What needs to be done: In the records below, find each line that holds "Cout" and return it.

Data to process:

..............................

`./run.sh`:
```
#!/bin/bash
# OpenROAD 26Q1-2900-gdf79404cd8, Yosys 0.63+post, stock flow scripts
make -C /OpenROAD-flow-scripts/flow DESIGN_CONFIG=/design/flow/config.mk WORK_HOME=/design/flow/orfs finish
```
`./config.mk`:
```
export PLATFORM = sky130hd
export DESIGN_NAME = Project6
export DESIGN_NICKNAME = Project6
export VERILOG_FILES = /design/flow/design.v
export SDC_FILE = /design/flow/constraint.sdc
export NUM_CORES = 4
export LEC_CHECK = 1
export CORE_UTILIZATION = 30
export SYNTH_HDL_FRONTEND = slang
```
`./constraint.sdc`:
```
current_design Project6

set clk_period 3.5
set clk_io_pct 0.2

create_clock -name clk0 -period $clk_period [get_ports {clk}]

set non_clock_inputs [all_inputs -no_clocks]
set_input_delay [expr $clk_period * $clk_io_pct] -clock clk0 $non_clock_inputs
set_output_delay [expr $clk_period * $clk_io_pct] -clock clk0 [all_outputs]
```
`./design.v`:
```
module ALU(a,b,d,S,V,Cin,Cout);
	input [31:0] a,b;
	output [31:0] d;
	input [2:0] S;
	output Cout, V;
	input Cin;
	wire [31:0] g,p,C;
	wire Gout, Pout;
	alu2b zero(a[0], b[0], d[0], S, g[0], p[0], C[0]);
	alu2b one(a[1], b[1], d[1], S, g[1], p[1], C[1]);
	alu2b two(a[2], b[2], d[2], S, g[2], p[2], C[2]);
	alu2b three(a[3], b[3], d[3], S, g[3], p[3], C[3]);
	alu2b four(a[4], b[4], d[4], S, g[4], p[4], C[4]);
	alu2b five(a[5], b[5], d[5], S, g[5], p[5], C[5]);
	alu2b six(a[6], b[6], d[6], S, g[6], p[6], C[6]);
	alu2b seven(a[7], b[7], d[7], S, g[7], p[7], C[7]);
	alu2b eight(a[8], b[8], d[8], S, g[8], p[8], C[8]);
	alu2b nine(a[9], b[9], d[9], S, g[9], p[9], C[9]);
	alu2b ten(a[10], b[10], d[10], S, g[10], p[10], C[10]);
	alu2b eleven(a[11], b[11], d[11], S, g[11], p[11], C[11]);
	alu2b twelve(a[12], b[12], d[12], S, g[12], p[12], C[12]);
	alu2b thirteen(a[13], b[13], d[13], S, g[13], p[13], C[13]);
	alu2b fourteen(a[14], b[14], d[14], S, g[14], p[14], C[14]);
	alu2b fifteen(a[15], b[15], d[15], S, g[15], p[15], C[15]);
	alu2b sixteen(a[16], b[16], d[16], S, g[16], p[16], C[16]);
	alu2b seventeen(a[17], b[17], d[17], S, g[17], p[17], C[17]);
	alu2b eighteen(a[18], b[18], d[18], S, g[18], p[18], C[18]);
	alu2b nineteen(a[19], b[19], d[19], S, g[19], p[19], C[19]);
	alu2b twenty(a[20], b[20], d[20], S, g[20], p[20], C[20]);
	alu2b twentyone(a[21], b[21], d[21], S, g[21], p[21], C[21]);
	alu2b twentytwo(a[22], b[22], d[22], S, g[22], p[22], C[22]);
	alu2b twentythree(a[23], b[23], d[23], S, g[23], p[23], C[23]);
	alu2b twentyfour(a[24], b[24], d[24], S, g[24], p[24], C[24]);
	alu2b twentyfive(a[25], b[25], d[25], S, g[25], p[25], C[25]);
	alu2b twentysix(a[26], b[26], d[26], S, g[26], p[26], C[26]);
	alu2b twentyseven(a[27], b[27], d[27], S, g[27], p[27], C[27]);
	alu2b twentyeight(a[28], b[28], d[28], S, g[28], p[28], C[28]);	
	alu2b twentynine(a[29], b[29], d[29], S, g[29], p[29], C[29]);
	alu2b thirty(a[30], b[30], d[30], S, g[30], p[30], C[30]);
	alu2b thirtyone(a[31], b[31], d[31], S, g[31], p[31], C[31]);
	lac32 lac(g, p, Cin, Gout, Pout, C);
	assign Cout = Gout | (Pout & Cin);
	assign V = Cout ^ C[31];
endmodule
module alu2b(a,b,sum,sel,g,p,Cin);
	input a,b,Cin;
	input [2:0] sel;
	output sum, g, p;
	reg sum;
	wire bint, cint;
	assign bint = b ^ sel[0];
	assign cint = Cin & sel[1];
	assign g = a & bint;
	assign p = a ^ bint;
	always @(*)
	begin
		case (sel)
			3'b000: sum = a ^ b; 
			3'b001: sum = ~(a ^ b); 
			3'b010: sum = p ^ cint; 
			3'b011: sum = p ^ cint; 
			3'b100: sum = a | b; 
			3'b101: sum = ~(a | b);
			3'b110: sum = a & b; 
			3'b111: sum = 0; 
		endcase
	end
endmodule
module lac2(g,p,Cin,Gout,Pout,C);
	input [1:0] g, p;
	input Cin;
	output Gout, Pout;
	output [1:0] C;
	assign Gout = (g[0] & p[1]) | g[1];
	assign Pout = p[0] & p[1];
	assign C[0] = Cin;
	assign C[1] = (p[0] & C[0]) | g[0];
endmodule
module lac4(g,p,Cin,Gout,Pout,C);
	input [3:0] g, p;
	input Cin;
	output Gout, Pout;
	output [3:0] C;
	wire [1:0] tempc;
	wire [1:0] tempg;
	wire [1:0] tempp;
	lac2 left(g[3:2], p[3:2], tempc[1], tempg[1], tempp[1], C[3:2]);
	lac2 right(g[1:0], p[1:0], tempc[0], tempg[0], tempp[0], C[1:0]);
	lac2 main(tempg, tempp, Cin, Gout, Pout, tempc);
endmodule
module lac8(g,p,Cin,Gout,Pout,C);
	input [7:0] g, p;
	input Cin;
	output Gout, Pout;
	output [7:0] C;
	wire [1:0] tempc;
	wire [1:0] tempg;
	wire [1:0] tempp;
	lac4 left(g[7:4], p[7:4], tempc[1], tempg[1], tempp[1], C[7:4]);
	lac4 right(g[3:0], p[3:0], tempc[0], tempg[0], tempp[0], C[3:0]);
	lac2 main(tempg, tempp, Cin, Gout, Pout, tempc);
endmodule
module lac16(g,p,Cin,Gout,Pout,C);
	input [15:0] g, p;
	input Cin;
	output Gout, Pout;
	output [15:0] C;
	wire [1:0] tempc;
	wire [1:0] tempg;
	wire [1:0] tempp;
	lac8 left(g[15:8], p[15:8], tempc[1], tempg[1], tempp[1], C[15:8]);
	lac8 right(g[7:0], p[7:0], tempc[0], tempg[0], tempp[0], C[7:0]);
	lac2 main(tempg, tempp, Cin, Gout, Pout, tempc);
endmodule
module lac32(g,p,Cin,Gout,Pout,C);
	input [31:0] g, p;
	input Cin;
	output Gout, Pout;
	output [31:0] C;
	wire [1:0] tempc;
	wire [1:0] tempg;
	wire [1:0] tempp;
	lac16 left(g[31:16], p[31:16], tempc[1], tempg[1], tempp[1], C[31:16]);
	lac16 right(g[15:0], p[15:0], tempc[0], tempg[0], tempp[0], C[15:0]);
	lac2 main(tempg, tempp, Cin, Gout, Pout, tempc);
endmodule
module DFF(D,clk,Q);
input D;  
input clk;  
output reg Q;  
always @(posedge clk) 
begin
 Q <= D; 
end 
endmodule 
module DFF3(D,clk,Q);
input [2:0] D;  
input clk;  
output reg [2:0] Q;  
always @(posedge clk) 
begin
 Q <= D; 
end 
endmodule 
module DFF32(D,clk,Q);
input [31:0] D;  
input clk;  
output reg [31:0] Q;  
always @(posedge clk) 
begin
 Q <= D; 
end 
endmodule 
module Decoder(a, q);
input [4:0]a;
output reg [31:0]q;
always @ (*)
begin 
	case(a)
	5'b00000: q=32'b0000_0000_0000_0000_0000_0000_0000_0001;
	5'b00001: q=32'b0000_0000_0000_0000_0000_0000_0000_0010;
	5'b00010: q=32'b0000_0000_0000_0000_0000_0000_0000_0100;
	5'b00011: q=32'b0000_0000_0000_0000_0000_0000_0000_1000;
	5'b00100: q=32'b0000_0000_0000_0000_0000_0000_0001_0000;
	5'b00101: q=32'b0000_0000_0000_0000_0000_0000_0010_0000;
	5'b00110: q=32'b0000_0000_0000_0000_0000_0000_0100_0000;
	5'b00111: q=32'b0000_0000_0000_0000_0000_0000_1000_0000;
	5'b01000: q=32'b0000_0000_0000_0000_0000_0001_0000_0000;
	5'b01001: q=32'b0000_0000_0000_0000_0000_0010_0000_0000;
	5'b01010: q=32'b0000_0000_0000_0000_0000_0100_0000_0000;
	5'b01011: q=32'b0000_0000_0000_0000_0000_1000_0000_0000;
	5'b01100: q=32'b0000_0000_0000_0000_0001_0000_0000_0000;
	5'b01101: q=32'b0000_0000_0000_0000_0010_0000_0000_0000;
	5'b01110: q=32'b0000_0000_0000_0000_0100_0000_0000_0000;
	5'b01111: q=32'b0000_0000_0000_0000_1000_0000_0000_0000;
	5'b10000: q=32'b0000_0000_0000_0001_0000_0000_0000_0000;
	5'b10001: q=32'b0000_0000_0000_0010_0000_0000_0000_0000;
	5'b10010: q=32'b0000_0000_0000_0100_0000_0000_0000_0000;
	5'b10011: q=32'b0000_0000_0000_1000_0000_0000_0000_0000;
	5'b10100: q=32'b0000_0000_0001_0000_0000_0000_0000_0000;
	5'b10101: q=32'b0000_0000_0010_0000_0000_0000_0000_0000;
	5'b10110: q=32'b0000_0000_0100_0000_0000_0000_0000_0000;
	5'b10111: q=32'b0000_0000_1000_0000_0000_0000_0000_0000;
	5'b11000: q=32'b0000_0001_0000_0000_0000_0000_0000_0000;
	5'b11001: q=32'b0000_0010_0000_0000_0000_0000_0000_0000;
	5'b11010: q=32'b0000_0100_0000_0000_0000_0000_0000_0000;
	5'b11011: q=32'b0000_1000_0000_0000_0000_0000_0000_0000;
	5'b11100: q=32'b0001_0000_0000_0000_0000_0000_0000_0000;
	5'b11101: q=32'b0010_0000_0000_0000_0000_0000_0000_0000;
	5'b11110: q=32'b0100_0000_0000_0000_0000_0000_0000_0000;
	5'b11111: q=32'b1000_0000_0000_0000_0000_0000_0000_0000;
	endcase
end
endmodule
module Mux21(A, B, sel, out);
input [31:0]A, B;
input sel;
output reg [31:0]out;
always @ (*)
begin 
case (sel)
1'b0: out = A;
1'b1: out = B;
endcase
end
endmodule
module Opcode(ibus,I,S,Cin);
input [31:0]ibus;
output reg I, Cin;
output reg [2:0]S;
always@(*)
begin
if (ibus[31:26] == 6'b000011) begin I = 1'b1; S = 3'b010; Cin = 1'b0; end
else if (ibus[31:26] == 6'b000010) begin I = 1'b1; S = 3'b011; Cin = 1'b1; end
else if (ibus[31:26] == 6'b000001) begin I = 1'b1; S = 3'b000; Cin = 1'b0; end
else if (ibus[31:26] == 6'b001111) begin I = 1'b1; S = 3'b110; Cin = 1'b0; end
else if (ibus[31:26] == 6'b001100) begin I = 1'b1; S = 3'b100; Cin = 1'b0; end
else if (ibus[31:26] == 6'b000000 && ibus[5:0] == 6'b000011) begin I = 1'b0; S = 3'b010; Cin = 1'b0; end
else if (ibus[31:26] == 6'b000000 && ibus[5:0] == 6'b000010) begin I = 1'b0; S = 3'b011; Cin = 1'b1; end
else if (ibus[31:26] == 6'b000000 && ibus[5:0] == 6'b000001) begin I = 1'b0; S = 3'b000; Cin = 1'b0; end
else if (ibus[31:26] == 6'b000000 && ibus[5:0] == 6'b000111) begin I = 1'b0; S = 3'b110; Cin = 1'b0; end
else if (ibus[31:26] == 6'b000000 && ibus[5:0] == 6'b000100) begin I = 1'b0; S = 3'b100; Cin = 1'b0; end
else begin I = 1'b0; S = 3'b111; Cin = 1'b0; end
end
endmodule
module Project6(ibus,clk,abus,bbus,dbus);
output [31:0] abus,bbus,dbus;
input [31:0] ibus;
input clk;
wire [31:0] Aselect,Bselect,Dselect,Dselect1;
wire [2:0] S;
wire Imm,Cin;
wire [31:0] bus,rs,rt,rd,signex32,sign2ex32;
wire I,Cin1;
wire [2:0] Sel;
wire [31:0] a1bus,b1bus,d1bus,a2bus,b2bus,d2bus,bbusout;
wire Cout,V;
DFF32 IF(ibus,clk,bus);
Decoder rs_decode(bus[25:21],rs);
Decoder rt_decode(bus[20:16],rt);
Decoder rd_decode(bus[15:11],rd);
Opcode op_decode(bus,I,Sel,Cin1);
RegisterFile register(Aselect,Bselect,Dselect,clk,a1bus,b1bus,d1bus);
assign Aselect = rs;
assign Bselect = rt;
Mux21 MuxDSel(rd,rt,I,Dselect1);
SignEx SExt(bus[15:0],signex32);
DFF32 DFFABus(a1bus,clk,abus);
DFF32 DFFBBus(b1bus,clk,b2bus);
DFF32 DFFSignEx(signex32,clk,sign2ex32);
DFF3 SOut(Sel,clk,S);
DFF ImmOut(I,clk,Imm);
DFF CinOut(Cin1,clk,Cin);
Mux21 MuxBBus(b2bus,sign2ex32,Imm,bbus);
ALU ALU0(abus,bbus,d2bus,S,V,Cin,Cout);
DFF32 DSelFF(Dselect1,clk,Dselect);
DFF32 DBusFF(d2bus,clk,dbus);
assign d1bus = dbus;
endmodule
module RegisterFile(Aselect, Bselect, Dselect, clk, abus, bbus, dbus);
input [31:0] Aselect, Bselect, Dselect, dbus;
input clk;
output [31:0] abus, bbus;
wire [31:0] R0Val = 32'b00000000000000000000000000000000;
oneWordx32bit R0(R0Val,Aselect[0],Bselect[0],Dselect[0],clk,abus,bbus);
oneWordx32bit R1(dbus,Aselect[1],Bselect[1],Dselect[1],clk,abus,bbus);
oneWordx32bit R2(dbus,Aselect[2],Bselect[2],Dselect[2],clk,abus,bbus);
oneWordx32bit R3(dbus,Aselect[3],Bselect[3],Dselect[3],clk,abus,bbus);
oneWordx32bit R4(dbus,Aselect[4],Bselect[4],Dselect[4],clk,abus,bbus);
oneWordx32bit R5(dbus,Aselect[5],Bselect[5],Dselect[5],clk,abus,bbus);
oneWordx32bit R6(dbus,Aselect[6],Bselect[6],Dselect[6],clk,abus,bbus);
oneWordx32bit R7(dbus,Aselect[7],Bselect[7],Dselect[7],clk,abus,bbus);
oneWordx32bit R8(dbus,Aselect[8],Bselect[8],Dselect[8],clk,abus,bbus);
oneWordx32bit R9(dbus,Aselect[9],Bselect[9],Dselect[9],clk,abus,bbus);
oneWordx32bit R10(dbus,Aselect[10],Bselect[10],Dselect[10],clk,abus,bbus);
oneWordx32bit R11(dbus,Aselect[11],Bselect[11],Dselect[11],clk,abus,bbus);
oneWordx32bit R12(dbus,Aselect[12],Bselect[12],Dselect[12],clk,abus,bbus);
oneWordx32bit R13(dbus,Aselect[13],Bselect[13],Dselect[13],clk,abus,bbus);
oneWordx32bit R14(dbus,Aselect[14],Bselect[14],Dselect[14],clk,abus,bbus);
oneWordx32bit R15(dbus,Aselect[15],Bselect[15],Dselect[15],clk,abus,bbus);
oneWordx32bit R16(dbus,Aselect[16],Bselect[16],Dselect[16],clk,abus,bbus);
oneWordx32bit R17(dbus,Aselect[17],Bselect[17],Dselect[17],clk,abus,bbus);
oneWordx32bit R18(dbus,Aselect[18],Bselect[18],Dselect[18],clk,abus,bbus);
oneWordx32bit R19(dbus,Aselect[19],Bselect[19],Dselect[19],clk,abus,bbus);
oneWordx32bit R20(dbus,Aselect[20],Bselect[20],Dselect[20],clk,abus,bbus);
oneWordx32bit R21(dbus,Aselect[21],Bselect[21],Dselect[21],clk,abus,bbus);
oneWordx32bit R22(dbus,Aselect[22],Bselect[22],Dselect[22],clk,abus,bbus);
oneWordx32bit R23(dbus,Aselect[23],Bselect[23],Dselect[23],clk,abus,bbus);
oneWordx32bit R24(dbus,Aselect[24],Bselect[24],Dselect[24],clk,abus,bbus);
oneWordx32bit R25(dbus,Aselect[25],Bselect[25],Dselect[25],clk,abus,bbus);
oneWordx32bit R26(dbus,Aselect[26],Bselect[26],Dselect[26],clk,abus,bbus);
oneWordx32bit R27(dbus,Aselect[27],Bselect[27],Dselect[27],clk,abus,bbus);
oneWordx32bit R28(dbus,Aselect[28],Bselect[28],Dselect[28],clk,abus,bbus);
oneWordx32bit R29(dbus,Aselect[29],Bselect[29],Dselect[29],clk,abus,bbus);
oneWordx32bit R30(dbus,Aselect[30],Bselect[30],Dselect[30],clk,abus,bbus);
oneWordx32bit R31(dbus,Aselect[31],Bselect[31],Dselect[31],clk,abus,bbus);
endmodule;
module oneWordx32bit(dbus,Asel,Bsel,Dsel,clk,abus,bbus);
input [31:0] dbus;
input Asel, Bsel, Dsel, clk;
output [31:0] abus,bbus;
wire dbuff;
wire [31:0] out;
assign dbuff = Dsel & clk;
DFF32 DFF(dbus, dbuff, out);
TriBuffer32 ATriB(out,Asel,abus);
TriBuffer32 BTriB(out,Bsel,bbus);
endmodule
module TriBuffer32(A,EN,Q);
input [31:0] A;
input EN;
output reg [31:0] Q;
always @(*)
begin
if(EN == 1'b1) Q = A;
else Q = 32'bzzzzzzzzzzzzzzzzzzzzzzzzzzzzzzzz;
end
endmodule;
module SignEx(A,Q);
input [15:0] A;
output [31:0] Q;
assign Q[15:0] = A[15:0];
assign Q[16] = A[15];
assign Q[17] = A[15];
assign Q[18] = A[15];
assign Q[19] = A[15];
assign Q[20] = A[15];
assign Q[21] = A[15];
assign Q[22] = A[15];
assign Q[23] = A[15];
assign Q[24] = A[15];
assign Q[25] = A[15];
assign Q[26] = A[15];
assign Q[27] = A[15];
assign Q[28] = A[15];
assign Q[29] = A[15];
assign Q[30] = A[15];
assign Q[31] = A[15];
endmodule;
```
==> qor.csv <==
stage,metric,value,unit
die,die x size,102,um
drt,1st-pass router iterations,4,
setup_path,Worst Setup End Kind,output port,
clocking,cts hold-fix bufs,0,
timing,Sum Neg Setup Slack,0,ps
clocking,CTS Sinks,61,
grt,gr usage total,0.105,
placed_design,routability cong.,0.760,
timing,Slew headroom,0.465,
setup_path,worst r2r src,ImmOut.Q$_DFF_P_,
placed_design,"worst slack, placed",1140,ps
drt,DRC violations left,0,
placed_design,number of port buffers,86,
setup_path,CP required,2800,ps
timing,Max Freq,367,MHz
timing,unrepaired setup endpoints after global routing,false,
grt,via count of the first global-routing pass,1751,
die,Die Ht,102,um
grt,initial antenna violation count,0,
clocking,CTS Buffer Depth,2,
timing,worst slew pin tran,801,ps
yosys,"top cells by count, synth","80 x buf_4, 61 x dfxtp_1, 27 x nand2_1",
setup_path,reg-to-reg critical path endpoint,DBusFF.Q[14]$_DFF_P_,
drt,Via density,4.14,
yosys,flip-flops with a built-in enable,0,
timing,endpoints failing setup,0,
grt,wire length of the first global-routing pass,8260,um
drt,DR iter-0 viols,162,
drt,antenna fix cells,0,
yosys,"count leader, synth",buf_4,
drt,via count,2082,
setup_path,R2R cell count,6,
clocking,CTS Root Cell,clkbuf_8,
timing,min Tclk post-route,2720,ps
grt,grt total ovfl,0,
layout,share of post-route cells with drive strength above 1,0.0730,
yosys,"top cells, area","dfxtp_1 41%, buf_4 20%, nand2_1 3.4%, xnor2_1 2.9%, o21ai_0 2.8%",
yosys,Post-Syn Area,0.00299,mm2
yosys,ys async rst share,0,
status,status,completed,
timing,clock skew after layout,11.2,ps
timing,setup ws final,778,ps
clocking,post-CTS setup buffers,0,
worst_hold_path,HP Class,flop to flop,
grt,pin count of the biggest net entering global routing,21,
layout,layout filler cell count,983,
drt,ANT nets after route,0,
die,FP Util,0.308,
power_and_ir_drop,Static Leak,1.50,nW
die,Std-Cell Rows,36,
yosys,post-synthesis sequential area ratio,0.408,
yosys,"Chip Area, Yosys",0.00299,mm2
timing,Final Hold Vio Count,0,
yosys,post-synth top area share,0.408,
setup_path,Register-to-Register Setup Slack,1130,ps
setup_path,Critical Path AT,2020,ps
clocking,post-CTS sizing,0,
yosys,cells after synthesis,325,
yosys,main flop type,dfxtp_1,
worst_hold_path,HP Start,IF.Q[8]$_DFF_P_,
drt,"wirelength, routed",5450,um
timing,fin crit share,0.778,
yosys,Mapped Avg Cell Area,9.21,um2
yosys,dominant cell type by area after synthesis,dfxtp_1,
worst_hold_path,hold path depth,0,
clocking,H-tree depth,3,
die,core area,0.00973,mm2
drt,average wire per standard cell,10.8,um
clocking,clock-pin slew on the worst setup and hold paths,80,ps
power_and_ir_drop,Pwr Density,412,mW/mm2
clocking,Latency at later pin,350,ps
placed_design,Detailed Place HPWL,4070,um
yosys,Post-synth regs,61,
yosys,ys cells,325,
power_and_ir_drop,VDD IR max,208,uV
setup_path,critical path class,flop to output port,
setup_path,worst-path fanout max,19,
die,full die area,0.0104,mm2
timing,max-slew violation count,0,
yosys,synth warn,64,
die,I/O pins,129,
layout,Syn-to-layout area delta,23.6,%
setup_path,startpoint type of the worst setup path,flop,
job,Max Cap Viol,0,
clocking,Num CTS Buffers,9,
clocking,TritonCTS clock tree,built,
worst_hold_path,Hold Path End,DFFSignEx.Q[8]$_DFF_P_,
yosys,Cell Type Count,56,
job,Log Warnings,35,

..............................

Solution:
module ALU(a,b,d,S,V,Cin,Cout);
	output Cout, V;
	assign Cout = Gout | (Pout & Cin);
	assign V = Cout ^ C[31];
wire Cout,V;
ALU ALU0(abus,bbus,d2bus,S,V,Cin,Cout);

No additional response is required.